What lines of the data hold the string "flop"? Copy them all.

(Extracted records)
-- Opening Marker --

--- src/design/toi_pkg.sv ---
// Purpose: Shared constants for the transmit overhead insertion block.
// Assumes: One framer, 8-bit register port, 25 MHz system clock.
// Notes: Offsets are byte addresses on the plain register port.
package toi_pkg;
  // ----------------------------------------------------------------
  // Register offsets
  // ----------------------------------------------------------------
  localparam logic [7:0] OFS_LINE_TEST_PATH = 8'h14;
  localparam logic [7:0] OFS_TX_LINE_IF = 8'h68;
  localparam logic [7:0] OFS_TX_FRAME_FMT = 8'h72;
  localparam logic [7:0] OFS_TX_MAN_SPARE = 8'h74;
  localparam logic [7:0] OFS_TX_ALARM = 8'h75;
  localparam logic [7:0] OFS_SPARE_FIRST = 8'h7B;
  localparam logic [7:0] OFS_SPARE_LAST = 8'h7F;
  localparam logic [7:0] OFS_IRQ_STATUS = 8'h90;
  localparam logic [7:0] OFS_IRQ_ENABLE = 8'h91;
  localparam logic [7:0] OFS_IRQ_CLEAR = 8'h92;
  localparam logic [7:0] OFS_LIVE_STATUS = 8'h93;
  // ----------------------------------------------------------------
  // Field positions
  // ----------------------------------------------------------------
  localparam int FLD_LINE_LOOPBACK = 0;
  localparam int FLD_ALT_CLK_AIS = 0;
  localparam int FLD_FBIT_INS = 0;
  localparam int FLD_MF_INS = 1;
  localparam int FLD_FMT_LO = 2;
  localparam int FLD_MANUAL_AIS = 0;
  localparam int FLD_ON_SIGNAL_LOSS = 1;
  localparam int EVT_MULTIFRAME = 0;
  localparam int EVT_CLK_LOST = 1;
  localparam int EVT_CLK_BACK = 2;
  localparam int EVT_COUNT = 3;
  // ----------------------------------------------------------------
  // Reset values and formats
  // ----------------------------------------------------------------
  localparam logic [7:0] RST_CONFIG = 8'h00;
  localparam logic [2:0] FMT_SF = 3'h0;
  localparam logic [2:0] FMT_ESF = 3'h1;
  localparam logic [2:0] FMT_SLC = 3'h2;
  localparam logic [2:0] FMT_T1DM = 3'h3;
  localparam logic [2:0] FMT_E1 = 3'h4;
  // ----------------------------------------------------------------
  // Frame geometry and patterns
  // ----------------------------------------------------------------
  localparam int SPARE_BUFS = 5;
  localparam logic [7:0] E1_LAST_BIT = 8'hFF;
  localparam logic [7:0] T1_LAST_BIT = 8'hC0;
  localparam logic [4:0] E1_LAST_FRM = 5'h0F;
  localparam logic [4:0] ESF_LAST_FRM = 5'h17;
  localparam logic [4:0] SF_LAST_FRM = 5'h0B;
  localparam logic [6:0] FAS_WORD = 7'h1B;
  localparam logic [5:0] MFAS_WORD = 6'h0B;
  localparam logic [5:0] FT_WORD = 6'h2A;
  localparam logic [5:0] FS_WORD = 6'h0E;
  localparam logic [5:0] FPS_WORD = 6'h0B;
  localparam int LOSS_EDGES = 8;
  typedef enum logic [1:0] {
    TOI_SEND_DATA = 2'b00,
    TOI_AIS_LINE = 2'b01,
    TOI_AIS_ALT = 2'b11
  } toi_ais_t;
endpackage : toi_pkg
## config.mk

```make
export PLATFORM = sky130hd
export DESIGN_NAME = scc_clock_ctrl_flat
export DESIGN_NICKNAME = d
export VERILOG_FILES = /design/src/shared/scc_pkg.sv /design/src/shared/scc_link_if.sv /design/src/hdl/scc_clock_ctrl.sv /design/src/flat_wrapper.sv
export SDC_FILE = /design/constraint.sdc
export NUM_CORES = 1
export LEC_CHECK = 0
export BUFFER_PORTS_ARGS = -buffer_cell sky130_fd_sc_hd__buf_2
export CORE_UTILIZATION = 58
export CTS_CLUSTER_SIZE = 25
export DETAILED_ROUTE_END_ITERATION = 6
export PLACE_DENSITY = 0.83
export SYNTH_ARGS = -nofsm -noshare
export SYNTH_HDL_FRONTEND = slang
export SYNTH_SLANG_ARGS = --single-unit
```

## constraint.sdc

```tcl
create_clock -name ref_clk -period 3.2 [get_ports ref_clk]
set_clock_uncertainty 0.2 [all_clocks]
set_input_delay 0.48 -clock ref_clk [delete_from_list [all_inputs] [get_ports ref_clk]]
set_output_delay 0.48 -clock ref_clk [all_outputs]
set_load 0.005 [all_outputs]
```

## src/shared/scc_pkg.sv

```systemverilog
// shared constants for the system clock control link
package scc_pkg;
  localparam int CLK_PERIOD_NS = 10;
  localparam int PLL_SETTLE_NS = 1000;
  localparam int PLL_SETTLE_CYC =
    (PLL_SETTLE_NS + CLK_PERIOD_NS - 1) / CLK_PERIOD_NS;
  localparam int SYS_RST_NS = 200;
  localparam int SYS_RST_CYC =
    (SYS_RST_NS + CLK_PERIOD_NS - 1) / CLK_PERIOD_NS;
  localparam int SCLK_HALF_CYC = 6;
  localparam int GAP_CYC = 12;
  // first byte of each host command
  localparam logic [7:0] CMD_ACTIVE = 8'h00;
  localparam logic [7:0] CMD_STANDBY = 8'h41;
  localparam logic [7:0] CMD_SLEEP = 8'h42;
  localparam logic [7:0] CMD_PWRDOWN_A = 8'h43;
  localparam logic [7:0] CMD_PWRDOWN_B = 8'h50;
  localparam logic [7:0] CMD_SEL_EXT = 8'h44;
  localparam logic [7:0] CMD_SEL_INT = 8'h48;
  localparam logic [7:0] CMD_FREQ_A = 8'h61;
  localparam logic [7:0] CMD_FREQ_B = 8'h62;
  localparam logic [7:0] CMD_RST_PULSE = 8'h68;
  localparam logic [1:0] HDR_CMD = 2'h1;
  localparam logic [1:0] HDR_WRITE = 2'h2;
  // device memory-mapped registers
  localparam logic [21:0] ADDR_FREQ = 22'h00_1000;
  localparam logic [21:0] ADDR_TRIM = 22'h00_1004;
  localparam logic [31:0] FREQ_RESET = 32'h0393_8700;
  localparam logic [7:0] TRIM_RESET = 8'h00;
  localparam logic [2:0] MULT_DEFAULT = 3'h5;
  // host apb registers
  localparam logic [11:0] REG_CTRL = 12'h000;
  localparam logic [11:0] REG_DATA = 12'h004;
  localparam logic [11:0] REG_STATUS = 12'h008;
  localparam int CTRL_LEN_LSB = 24;
  localparam int STATUS_BUSY_BIT = 0;
  typedef enum {PWR_SLEEP, PWR_STANDBY, PWR_ACTIVE, PWR_DOWN} scc_power_t;
endpackage

```

## src/shared/scc_link_if.sv

```systemverilog
// serial command link between host and clock control
`timescale 1ns/1ps
interface scc_link_if;
  logic sclk;
  logic cs_n;
  logic mosi;
  modport host (output sclk, output cs_n, output mosi);
  modport dev (input sclk, input cs_n, input mosi);
endinterface

```

## src/hdl/scc_clock_ctrl.sv

```systemverilog
// device end: system clock source, pll and power state control
// How it works
// - three references: internal, crystal, external clock
// - reset: sleep, clock stopped, internal reference
// - pll feeds every internal engine clock
// - clock enabled only after wake-up command
// - host selects external source before wake-up
// - default multiplier gives 60MHz from 12MHz
// - frequency select offers 72/60/48/36/24MHz
// - host sends frequency select only while asleep
// - software updates frequency register after wake
// - trim register lowers internal oscillator frequency
// - software never trims oscillator above 12MHz
// - source switch resets system unless already selected
// - frequency byte: code 0/2..6, checked top bits
// - sleep stops clock, pll and oscillator
// - wake-up is three zero bytes, sent twice
`timescale 1ns/1ps
module scc_clock_ctrl
  import scc_pkg::*;
#(
  parameter int SETTLE_CYC = PLL_SETTLE_CYC
) (
  input wire logic ref_clk, // system clock
  input wire logic rst_n, // async reset, active low
  scc_link_if.dev link, // serial command link
  output logic sys_clk_en, // gated clock to all engines running
  output logic pll_on, // pll powered
  output logic osc_on, // reference oscillator powered
  output logic ref_ext, // 1: external crystal/clock, 0: internal
  output logic [2:0] pll_mult, // pll multiple of the reference
  output logic sys_rst, // system reset pulse after source switch
  output logic [31:0] freq_reg, // system frequency register
  output logic [7:0] trim_reg // oscillator trim, higher is slower
);
  logic [2:0] sclk_s, cs_s, mosi_s;
  logic sclk_f, cs_f, sclk_p, cs_p;
  logic [2:0] bit_cnt, next_bit_cnt, byte_cnt, next_byte_cnt;
  logic [7:0] shift, next_shift, b0, b1, b2, next_b0, next_b1, next_b2;
  logic [31:0] next_freq;
  logic [7:0] next_trim, rx_byte;
  logic [21:0] wr_addr;
  logic sclk_rise, frame_end, byte_done;
  scc_power_t state, next_state;
  logic [15:0] settle, next_settle;
  logic [7:0] rst_cnt, next_rst_cnt;
  logic next_ext;
  logic [2:0] next_mult;
  logic pll_stopped, freq_ok;

  // link pins cross domains; a sclk or cs_n level counts once stages 2 and 3 agree, mosi is taken from stage 3
  always_ff @(posedge ref_clk or negedge rst_n) begin
    if (!rst_n) begin
      sclk_s <= 3'h0;
      cs_s <= 3'h7;
      mosi_s <= 3'h0;
      sclk_f <= 1'b0;
      cs_f <= 1'b1;
      sclk_p <= 1'b0;
      cs_p <= 1'b1;
    end else begin
      sclk_s <= {sclk_s[1:0], link.sclk};
      cs_s <= {cs_s[1:0], link.cs_n};
      mosi_s <= {mosi_s[1:0], link.mosi};
      if (sclk_s[1] == sclk_s[2]) begin
        sclk_f <= sclk_s[2];
      end
      if (cs_s[1] == cs_s[2]) begin
        cs_f <= cs_s[2];
      end
      sclk_p <= sclk_f;
      cs_p <= cs_f;
    end
  end

  assign sclk_rise = sclk_f && !sclk_p && !cs_f;
  assign byte_done = sclk_rise && (bit_cnt == 3'h7);
  assign rx_byte = {shift[6:0], mosi_s[2]};
  assign frame_end = cs_f && !cs_p && (byte_cnt >= 3'h3);
  assign wr_addr = {b0[5:0], b1, b2};

  // byte framing and register writes
  always_comb begin
    next_bit_cnt = bit_cnt;
    next_byte_cnt = byte_cnt;
    next_shift = shift;
    next_b0 = b0;
    next_b1 = b1;
    next_b2 = b2;
    next_freq = freq_reg;
    next_trim = trim_reg;
    if (cs_f) begin
      next_bit_cnt = 3'h0;
      next_byte_cnt = 3'h0;
    end else if (sclk_rise) begin
      next_shift = rx_byte;
      next_bit_cnt = bit_cnt + 3'h1;
    end
    if (byte_done) begin
      if (byte_cnt != 3'h7) begin
        next_byte_cnt = byte_cnt + 3'h1;
      end
      case (byte_cnt)
        3'h0: next_b0 = rx_byte;
        3'h1: next_b1 = rx_byte;
        3'h2: next_b2 = rx_byte;
        default: begin
          // register writes only land in their own byte lanes
          if (b0[7:6] == HDR_WRITE && wr_addr == ADDR_FREQ) begin
            case (byte_cnt)
              3'h3: next_freq[7:0] = rx_byte;
              3'h4: next_freq[15:8] = rx_byte;
              3'h5: next_freq[23:16] = rx_byte;
              3'h6: next_freq[31:24] = rx_byte;
              default: next_freq = freq_reg;
            endcase
          end
          if (b0[7:6] == HDR_WRITE && wr_addr == ADDR_TRIM &&
              byte_cnt == 3'h3) begin
            next_trim = rx_byte;
          end
        end
      endcase
    end
  end

  always_ff @(posedge ref_clk or negedge rst_n) begin
    if (!rst_n) begin
      bit_cnt <= 3'h0;
      byte_cnt <= 3'h0;
      shift <= 8'h00;
      b0 <= 8'h00;
      b1 <= 8'h00;
      b2 <= 8'h00;
      freq_reg <= FREQ_RESET;
      trim_reg <= TRIM_RESET;
    end else begin
      bit_cnt <= next_bit_cnt;
      byte_cnt <= next_byte_cnt;
      shift <= next_shift;
      b0 <= next_b0;
      b1 <= next_b1;
      b2 <= next_b2;
      freq_reg <= next_freq;
      trim_reg <= next_trim;
    end
  end

  assign pll_stopped = (state == PWR_SLEEP) || (state == PWR_DOWN);
  // selector 1 is reserved; top bits must match the range of the code
  always_comb begin
    case (b1[5:0])
      6'h00, 6'h02, 6'h03: freq_ok = (b1[7:6] == 2'h0);
      6'h04, 6'h05, 6'h06: freq_ok = (b1[7:6] == 2'h1);
      default: freq_ok = 1'b0;
    endcase
  end

  // power, source and frequency commands act at the end of a frame
  always_comb begin
    next_state = state;
    next_settle = settle;
    next_rst_cnt = rst_cnt;
    next_ext = ref_ext;
    next_mult = pll_mult;
    if (settle != 16'h0000) begin
      next_settle = settle - 16'h0001;
    end
    if (rst_cnt != 8'h00) begin
      next_rst_cnt = rst_cnt - 8'h01;
    end
    if (frame_end && b2 == 8'h00) begin
      case (b0)
        CMD_ACTIVE: begin
          // three zero bytes; a repeated wake-up is harmless
          if (b1 == 8'h00 && pll_stopped) begin
            next_state = PWR_ACTIVE;
            next_settle = SETTLE_CYC[15:0];
          end else if (b1 == 8'h00 && state == PWR_STANDBY) begin
            next_state = PWR_ACTIVE;
          end
        end
        CMD_STANDBY: begin
          if (state == PWR_ACTIVE) begin
            next_state = PWR_STANDBY;
          end
        end
        CMD_SLEEP: begin
          next_state = PWR_SLEEP;
          next_settle = 16'h0000;
        end
        CMD_PWRDOWN_A, CMD_PWRDOWN_B: begin
          next_state = PWR_DOWN;
          next_settle = 16'h0000;
          next_mult = MULT_DEFAULT;
        end
        CMD_SEL_EXT: begin
          if (!ref_ext) begin
            next_ext = 1'b1;
            next_rst_cnt = SYS_RST_CYC[7:0];
          end
        end
        CMD_SEL_INT: begin
          if (ref_ext) begin
            next_ext = 1'b0;
            next_rst_cnt = SYS_RST_CYC[7:0];
          end
        end
        CMD_FREQ_A, CMD_FREQ_B: begin
          // a running pll keeps its multiple
          if (pll_stopped && freq_ok) begin
            next_mult = (b1[5:0] == 6'h00) ? MULT_DEFAULT : b1[2:0];
          end
        end
        CMD_RST_PULSE: next_rst_cnt = SYS_RST_CYC[7:0];
        default: next_state = state;
      endcase
    end
  end

  always_ff @(posedge ref_clk or negedge rst_n) begin
    if (!rst_n) begin
      state <= PWR_SLEEP;
      settle <= 16'h0000;
      rst_cnt <= 8'h00;
      ref_ext <= 1'b0;
      pll_mult <= MULT_DEFAULT;
      sys_clk_en <= 1'b0;
      pll_on <= 1'b0;
      osc_on <= 1'b0;
      sys_rst <= 1'b0;
    end else begin
      state <= next_state;
      settle <= next_settle;
      rst_cnt <= next_rst_cnt;
      ref_ext <= next_ext;
      pll_mult <= next_mult;
      // one gate for every engine clock, opened only once locked
      sys_clk_en <= (next_state == PWR_ACTIVE) &&
                    (next_settle == 16'h0000);
      pll_on <= (next_state == PWR_ACTIVE) ||
                (next_state == PWR_STANDBY);
      osc_on <= (next_state == PWR_ACTIVE) ||
                (next_state == PWR_STANDBY);
      sys_rst <= (next_rst_cnt != 8'h00);
    end
  end
endmodule

```

## src/flat_wrapper.sv

```systemverilog
// flat-port wrapper written by rule: the top's interface ports become plain ports
module scc_clock_ctrl_flat import scc_pkg::*;
#(
  parameter int SETTLE_CYC = PLL_SETTLE_CYC
)
  (ref_clk, rst_n, sys_clk_en, pll_on, osc_on, ref_ext, pll_mult, sys_rst, freq_reg, trim_reg, link_sclk, link_cs_n, link_mosi);
  scc_link_if link_i ();
  input wire logic ref_clk;
  input wire logic rst_n;
  output logic sys_clk_en;
  output logic pll_on;
  output logic osc_on;
  output logic ref_ext;
  output logic [2:0] pll_mult;
  output logic sys_rst;
  output logic [31:0] freq_reg;
  output logic [7:0] trim_reg;
  input wire logic [$bits(link_i.sclk)-1:0] link_sclk;
  input wire logic [$bits(link_i.cs_n)-1:0] link_cs_n;
  input wire logic [$bits(link_i.mosi)-1:0] link_mosi;
  assign link_i.sclk = link_sclk;
  assign link_i.cs_n = link_cs_n;
  assign link_i.mosi = link_mosi;
  scc_clock_ctrl #(.SETTLE_CYC(SETTLE_CYC)) u_core (.ref_clk(ref_clk), .rst_n(rst_n), .link(link_i), .sys_clk_en(sys_clk_en), .pll_on(pll_on), .osc_on(osc_on), .ref_ext(ref_ext), .pll_mult(pll_mult), .sys_rst(sys_rst), .freq_reg(freq_reg), .trim_reg(trim_reg));
endmodule
```

==> results.py, run 1 <==
metrics = {
    "die": {
        "initial_cell_density_of_the_core_pct": 59.6,
        "die_width_um": 110,
        "placementRows": 39,
        "io-pin-count": 53,
        "floorplan.die_area_um2": 12200,
        "die_y_um": 110,
        "core-area_um2": 11400,
    },
    "power": {
        "power_mw": 4.26,
        "leakage_nw": 4.03,
        "vdd_ir_drop_max_v": 0.000536,
        "cellPowerDensity_nw_per_um2": 541,
    },
    "detailed_routing": {
        "dr.first_iter.drc_count": 311,
        "route.antenna.remaining_nets": 0,
        "post_drt_via_cell_ratio": 5.97,
        "firstDrtPassIters": 6,
        "drc": 0,
        "wl_per_cell_um": 17.4,
        "overall_via_count_from_detail_route": 4689,
        "wirelength_um": 13700,
    },
    "timing": {
        "hold_slack_ns": 0.145,
        "rsz0062_at_grt": "false",
        "timing.final.setup_violations": 0,
        "setup_total_negative_slack_ns": 0,
        "relSlewSlack_pct": 53.7,
        "max_freq_mhz": 350,
        "timing.final.max_slew_violations": 0,
        "finalHoldViolCount": 0,
        "min_period_over_period_pct": 89.3,
        "worst_pin_slew_ns": 0.694,
        "fin_crit_ns": 2.86,
    },
    "logic_synthesis": {
        "yosys.area.top_type": "dfrtp_1",
        "synth-edff-count": 0,
        "synth.area.mux_share_pct": 12.3,
        "synthDistinctLibCells": 73,
        "ys_ff_latch": 153,
        "synth_sequential_area_ratio_pct": 56.6,
        "post_synth_inst_count": 565,
        "yosys_most_used_dff": "dfrtp_1",
        "yosys-top-cells-area": "dfrtp_1, mux2_2, dfstp_2, and2_1, nor2_1",
        "synth_xor_area_share_pct": 2.57,
        "synth_fa_ha_area_share_pct": 2.50,
        "yosysTopAreaCellShare_pct": 50.0,
        "postSynth.asyncResetShare_pct": 100,
        "synth_top_family_by_area": "simple AND/OR/NAND/NOR gates",
        "yosys_warnings": 0,
        "synth-compound-area-share_pct": 7.26,
        "net_count_after_synthesis": 582,
        "area_fraction_in_and_or_nand_and_nor_cells_after_synthesis_pct": 16.4,
        "mean_area_per_synthesized_cell_um2": 12.0,
        "post_synthesis_instance_area_um2": 6810,
    },
    "placed_design": {
        "place.gp.congestion": 0.953,
        "dpl.hpwl_um": 9040,
        "port-buffer-count": 52,
    },
    "critical_path": {
        "crit_required_ns": 3.30,
        "critPathKind": "reg2reg",
        "critPathLaunchType": "flop",
        "critPathArrivalTime_ns": 2.96,
        "critPathCaptureType": "flop",
        "path_max_fanout": 7,
    },
    "final_layout": {
        "fill_cells": 813,
        "nNetsFinal": 646,
        "synthToLayoutAreaGrowth_pct": 15.6,
        "proportion_of_layout_cells_with_a_drive_suffix_above_1_pct": 31.8,
        "utilization_pct": 68.9,
        "antenna-diode-count": 0,
    },
    "global_routing": {
        "global_route_wire_length_before_repair_um": 22400,
        "global_route.usage.total_pct": 24.8,
        "grt_start_max_net_pins": 73,
        "grt_antenna_before_repair": 0,
        "leftover_overflow_at_the_end_of_global_routing": 0,
        "first_global_vias": 4629,
    },
    "worst_hold_path": {
        "hp-class": "reg2reg",
    },
    "clock_tree": {
        "clk_pin_slew_ns": 0.06,
        "clock_sink_count": 153,
        "cts_inserted_buffers": 17,
        "cts_htree_levels": 4,
        "clk-insertion-delay-late_ns": 0.42,
        "maximum_clock_insertion_buffer_count": 2,
        "cts_setup_buffers": 0,
        "clock_root_buffer_master": "clkbuf_16",
        "cts_tree": "done",
    },
    "status": {
        "status": "completed",
    },
    "flow_run": {
        "maxCapViolations": 0,
    },
}
worst max-delay path: stages (launching register included):
cell	delay, ns
dfrtp_1	0.38
nor4_1	0.39
nand4_1	0.37
or3_1	0.49
a2111oi_0	0.46
buf_4	0.19
o211ai_1	0.07
and3_1	0.20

-- Closing Marker --

* [Written reply]
        "critPathLaunchType": "flop",
        "critPathCaptureType": "flop",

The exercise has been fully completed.